Ribuan massa menggelar aksi unjuk rasa memprotes kudeta militer di Yangon, Myanmar, 7 Februari 2021. Beberapa warga telihat membawa poster Aung San Suu Kyi. REUTERS/Stringer
"Kudeta tersebut telah berujung pada penangkapan sejumlah tahanan politik yang saya harap segera dibebaskan. Hal itu bisa menjadi awal untuk memulai dialog demi kebaikan Myanmar," ujar Paus Fransiskus menegaskan.
Diberitakan sebelumnya, kudeta Myanmar dimulai pada Senin pekan lalu. Militer Myanmar pimpin Min Aung Hlaing merebut pemerintahan yang ada. Hal itu dimulai dengan menangkap sejumlah pejabat negara Myanmar, memberhentikan para menteri, dan membatalkan pelantikan anggota parlemen baru.

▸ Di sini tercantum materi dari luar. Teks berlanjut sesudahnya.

$ cat config.mk
export PLATFORM = sky130hd
export DESIGN_NAME = mdu_merge
export DESIGN_NICKNAME = d
export VERILOG_FILES = /design/src/rtl/mipmap_downsample_unit_macros.svh /design/src/rtl/mdu_pkg.sv /design/src/rtl/mdu_merge.sv
export SDC_FILE = /design/constraint.sdc
export NUM_CORES = 1
export LEC_CHECK = 0
export ABC_AREA = 1
export BUFFER_PORTS_ARGS = -buffer_cell sky130_fd_sc_hd__buf_2
export CAP_MARGIN = 0
export CORE_MARGIN = 1
export CORE_UTILIZATION = 56
export DETAILED_ROUTE_END_ITERATION = 12
export PLACE_DENSITY = 0.74
export SLEW_MARGIN = 5
export SYNTH_ARGS = -nofsm -noshare
export SYNTH_HDL_FRONTEND = slang
export SYNTH_SLANG_ARGS = --single-unit
$ cat constraint.sdc
create_clock -name clk_i -period 1.7 [get_ports clk_i]
set_input_delay 0.085 -clock clk_i [delete_from_list [all_inputs] [get_ports clk_i]]
set_output_delay 0.085 -clock clk_i [all_outputs]
set_load 0.01 [all_outputs]
$ cat src/rtl/mipmap_downsample_unit_macros.svh
// Assertion macros used by the mipmap downsample unit top level.
`ifndef MIPMAP_DOWNSAMPLE_UNIT_MACROS_SVH
`define MIPMAP_DOWNSAMPLE_UNIT_MACROS_SVH

// The consequent must hold in the same cycle as the antecedent.
`define MDU_ASSERT_SAME(label, ante, cons, msg) \
  label: assert property (@(posedge clk_i) disable iff (!rst_ni) (ante) |-> (cons)) \
    else $error(msg);

// The consequent must hold in the cycle after the antecedent.
`define MDU_ASSERT_NEXT(label, ante, cons, msg) \
  label: assert property (@(posedge clk_i) disable iff (!rst_ni) (ante) |=> (cons)) \
    else $error(msg);

`endif

$ cat src/rtl/mdu_pkg.sv
// Types and constants shared by the mipmap downsample unit modules.
package mdu_pkg;

  localparam int CRD_W    = 13;
  localparam int CHAN_W   = 8;
  localparam int NUM_CHAN = 4;
  localparam int PIX_W    = CHAN_W * NUM_CHAN;
  localparam int LOG_W    = 4;
  localparam int ACC_W    = 14;
  localparam int PROD_W   = 29;
  localparam int SHIFT_W  = 2;
  localparam int TAP_W    = 4;
  localparam int CFG_IDX_W = 2;

  // Reciprocal of 36 scaled by 2^19; exact for sums up to 36 * 255.
  localparam logic [14:0] DIV_MULT  = 15'd14564;
  localparam int          DIV_SHIFT = 19;
  localparam int          BOX_SHIFT  = 2;
  localparam int          PAIR_SHIFT = 1;

  localparam logic [TAP_W-1:0] LAST_TAP_FILTER = 4'd15;
  localparam logic [TAP_W-1:0] LAST_TAP_BOX    = 4'd3;
  localparam logic [TAP_W-1:0] LAST_TAP_PAIR   = 4'd1;

  localparam logic CMD_WRITE = 1'b0;
  localparam logic CMD_READ  = 1'b1;

  localparam logic [CFG_IDX_W-1:0] CFG_WIDTH_LOG2  = 2'd0;
  localparam logic [CFG_IDX_W-1:0] CFG_HEIGHT_LOG2 = 2'd1;
  localparam logic [CFG_IDX_W-1:0] CFG_BOX_MODE    = 2'd2;

  typedef logic [CRD_W-1:0]   crd_t;
  typedef logic [2*CRD_W-1:0] addr_wide_t;
  typedef logic [ACC_W-1:0]   acc_t;
  typedef logic [PROD_W-1:0]  prod_t;
  typedef logic [CHAN_W-1:0]  chan_t;

  typedef enum logic [1:0] {
    KIND_FILTER,
    KIND_BOX,
    KIND_PAIR_COL,
    KIND_PAIR_ROW
  } kind_e;

  typedef struct packed {
    logic [LOG_W-1:0] width_log2;
    logic [LOG_W-1:0] height_log2;
    logic             box_mode;
  } cfg_t;

  localparam cfg_t CFG_RESET = '{width_log2: 4'd8, height_log2: 4'd8, box_mode: 1'b0};

  typedef struct packed {
    logic               clear;
    logic               add;
    logic [SHIFT_W-1:0] shift;
  } lane_ctl_t;

  typedef struct packed {
    logic  done;
    logic  in_range;
    kind_e kind;
  } rd_done_t;

endpackage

Keberadaan para tahanan politik seperti Aung San Suu Kyi masih misterius hingga sekarang. Militer Myanmar mengklaim kondisi mereka baik-baik saja. Kabar yang beredar, keduanya sempat ditahan di rumah masing-masing sebelum dipindahkan ke lokasi lain yang dirasa lebih pas.
Kudeta Myanmar itu sendiri dipicu kekalahan partai yang berafiliasi dengan militer, Partai Persatuan Solidaritas dan Pengembangan (USDP), dari Partai Liga Nasional Untuk Demokrasi (NLD) pada pemilu tahun lalu. USDP menganggap ada kecurangan di pemilu tersebut sehingga menyakini pemerintahan yang ada sekarang tidak sah.